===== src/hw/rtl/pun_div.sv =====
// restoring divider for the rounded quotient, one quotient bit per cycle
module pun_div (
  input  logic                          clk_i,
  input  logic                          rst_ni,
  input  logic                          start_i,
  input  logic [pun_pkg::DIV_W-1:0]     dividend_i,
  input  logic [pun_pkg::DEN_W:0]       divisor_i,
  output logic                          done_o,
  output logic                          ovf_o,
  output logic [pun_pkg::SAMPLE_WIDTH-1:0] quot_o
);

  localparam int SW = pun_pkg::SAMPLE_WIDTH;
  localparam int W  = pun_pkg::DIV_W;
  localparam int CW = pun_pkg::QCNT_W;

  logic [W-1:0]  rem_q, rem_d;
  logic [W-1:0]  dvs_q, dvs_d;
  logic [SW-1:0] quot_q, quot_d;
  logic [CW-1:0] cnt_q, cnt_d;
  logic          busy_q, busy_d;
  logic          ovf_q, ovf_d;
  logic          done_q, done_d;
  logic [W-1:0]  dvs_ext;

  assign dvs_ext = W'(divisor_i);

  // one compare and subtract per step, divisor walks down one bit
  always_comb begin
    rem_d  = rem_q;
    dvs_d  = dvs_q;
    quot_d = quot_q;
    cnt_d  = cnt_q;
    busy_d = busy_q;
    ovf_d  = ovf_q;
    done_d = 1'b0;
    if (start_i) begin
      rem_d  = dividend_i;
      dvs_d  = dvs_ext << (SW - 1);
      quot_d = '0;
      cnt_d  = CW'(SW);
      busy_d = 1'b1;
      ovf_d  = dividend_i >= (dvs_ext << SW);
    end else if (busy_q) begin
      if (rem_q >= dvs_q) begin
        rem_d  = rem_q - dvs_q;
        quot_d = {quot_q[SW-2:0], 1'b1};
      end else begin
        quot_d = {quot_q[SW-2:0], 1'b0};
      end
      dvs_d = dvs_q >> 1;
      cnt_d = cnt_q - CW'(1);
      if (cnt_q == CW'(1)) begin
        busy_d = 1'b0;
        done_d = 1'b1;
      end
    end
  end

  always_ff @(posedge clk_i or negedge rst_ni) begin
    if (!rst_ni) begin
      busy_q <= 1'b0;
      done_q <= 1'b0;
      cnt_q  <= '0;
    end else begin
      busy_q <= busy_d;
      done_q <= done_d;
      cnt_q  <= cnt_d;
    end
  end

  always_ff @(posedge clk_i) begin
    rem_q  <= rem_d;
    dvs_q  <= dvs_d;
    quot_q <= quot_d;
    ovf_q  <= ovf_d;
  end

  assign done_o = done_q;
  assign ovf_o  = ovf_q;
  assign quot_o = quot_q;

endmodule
+ + + + + + +
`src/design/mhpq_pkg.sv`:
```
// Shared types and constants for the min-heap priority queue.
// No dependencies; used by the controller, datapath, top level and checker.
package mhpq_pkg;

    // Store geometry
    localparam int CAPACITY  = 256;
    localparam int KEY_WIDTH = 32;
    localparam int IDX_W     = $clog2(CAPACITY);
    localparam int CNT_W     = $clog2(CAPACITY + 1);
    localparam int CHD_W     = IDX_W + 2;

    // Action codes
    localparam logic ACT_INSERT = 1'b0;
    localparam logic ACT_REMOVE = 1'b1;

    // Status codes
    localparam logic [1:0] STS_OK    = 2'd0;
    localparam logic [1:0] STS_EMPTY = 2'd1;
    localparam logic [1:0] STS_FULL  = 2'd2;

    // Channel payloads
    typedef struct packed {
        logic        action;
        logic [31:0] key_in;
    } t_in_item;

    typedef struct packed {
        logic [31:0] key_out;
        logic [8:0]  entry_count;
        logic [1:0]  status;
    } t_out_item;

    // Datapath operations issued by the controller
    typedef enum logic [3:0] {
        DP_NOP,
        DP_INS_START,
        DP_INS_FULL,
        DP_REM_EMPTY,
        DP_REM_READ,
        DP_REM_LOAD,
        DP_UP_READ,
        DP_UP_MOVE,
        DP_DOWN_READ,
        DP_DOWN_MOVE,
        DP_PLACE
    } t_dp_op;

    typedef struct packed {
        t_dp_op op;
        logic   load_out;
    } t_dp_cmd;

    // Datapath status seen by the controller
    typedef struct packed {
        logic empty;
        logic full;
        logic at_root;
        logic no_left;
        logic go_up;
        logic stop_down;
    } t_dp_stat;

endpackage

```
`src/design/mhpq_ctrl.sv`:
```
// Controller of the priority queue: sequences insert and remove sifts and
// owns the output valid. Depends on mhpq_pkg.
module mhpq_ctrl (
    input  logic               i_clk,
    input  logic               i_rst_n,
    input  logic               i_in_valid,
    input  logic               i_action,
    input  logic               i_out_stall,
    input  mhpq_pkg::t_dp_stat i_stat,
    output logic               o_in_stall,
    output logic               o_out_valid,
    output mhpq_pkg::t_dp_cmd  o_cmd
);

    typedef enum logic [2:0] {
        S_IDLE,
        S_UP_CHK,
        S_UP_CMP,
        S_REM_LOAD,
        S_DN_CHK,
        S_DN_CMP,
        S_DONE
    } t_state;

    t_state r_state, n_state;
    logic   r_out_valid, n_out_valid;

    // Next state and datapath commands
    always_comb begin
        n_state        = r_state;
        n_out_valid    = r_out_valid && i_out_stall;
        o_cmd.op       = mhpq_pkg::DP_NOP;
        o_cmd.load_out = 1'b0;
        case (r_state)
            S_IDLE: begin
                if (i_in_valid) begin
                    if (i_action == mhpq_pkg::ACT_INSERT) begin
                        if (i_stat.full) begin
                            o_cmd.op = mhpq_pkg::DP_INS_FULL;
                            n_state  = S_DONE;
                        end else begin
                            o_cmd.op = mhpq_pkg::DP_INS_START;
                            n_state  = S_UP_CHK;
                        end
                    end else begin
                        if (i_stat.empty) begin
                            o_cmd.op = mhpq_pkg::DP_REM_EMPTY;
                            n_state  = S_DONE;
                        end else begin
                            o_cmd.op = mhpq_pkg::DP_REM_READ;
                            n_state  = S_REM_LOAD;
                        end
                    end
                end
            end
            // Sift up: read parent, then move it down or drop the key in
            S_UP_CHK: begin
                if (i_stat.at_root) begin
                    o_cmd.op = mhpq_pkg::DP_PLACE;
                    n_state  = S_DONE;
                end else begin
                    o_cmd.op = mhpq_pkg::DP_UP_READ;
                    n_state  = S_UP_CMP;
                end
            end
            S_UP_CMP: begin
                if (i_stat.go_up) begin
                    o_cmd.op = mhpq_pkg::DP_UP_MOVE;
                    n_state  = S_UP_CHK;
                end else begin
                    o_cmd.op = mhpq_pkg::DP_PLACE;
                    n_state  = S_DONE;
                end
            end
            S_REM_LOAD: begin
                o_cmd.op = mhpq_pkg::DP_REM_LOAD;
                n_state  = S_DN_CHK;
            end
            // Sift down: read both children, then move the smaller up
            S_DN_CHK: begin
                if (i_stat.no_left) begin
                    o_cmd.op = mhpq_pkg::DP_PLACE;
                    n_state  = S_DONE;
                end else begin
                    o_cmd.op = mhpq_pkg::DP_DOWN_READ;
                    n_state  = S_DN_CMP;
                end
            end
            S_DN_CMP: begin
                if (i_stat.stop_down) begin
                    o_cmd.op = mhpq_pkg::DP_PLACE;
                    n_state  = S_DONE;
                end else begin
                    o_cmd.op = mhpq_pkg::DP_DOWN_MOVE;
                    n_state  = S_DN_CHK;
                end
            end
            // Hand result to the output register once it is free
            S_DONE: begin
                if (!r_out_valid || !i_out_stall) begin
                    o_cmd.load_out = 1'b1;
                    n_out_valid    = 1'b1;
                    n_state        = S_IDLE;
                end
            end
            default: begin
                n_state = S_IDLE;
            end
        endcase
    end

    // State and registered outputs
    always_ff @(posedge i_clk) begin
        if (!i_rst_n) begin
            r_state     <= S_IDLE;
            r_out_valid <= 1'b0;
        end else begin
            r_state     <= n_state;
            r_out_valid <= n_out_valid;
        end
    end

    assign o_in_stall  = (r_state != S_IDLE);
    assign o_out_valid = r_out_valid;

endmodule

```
+ + + + + + +
Assignment
Across the entries above, find the lines with the string "posedge" and copy them.

Answer
  always_ff @(posedge clk_i or negedge rst_ni) begin
  always_ff @(posedge clk_i) begin
    always_ff @(posedge i_clk) begin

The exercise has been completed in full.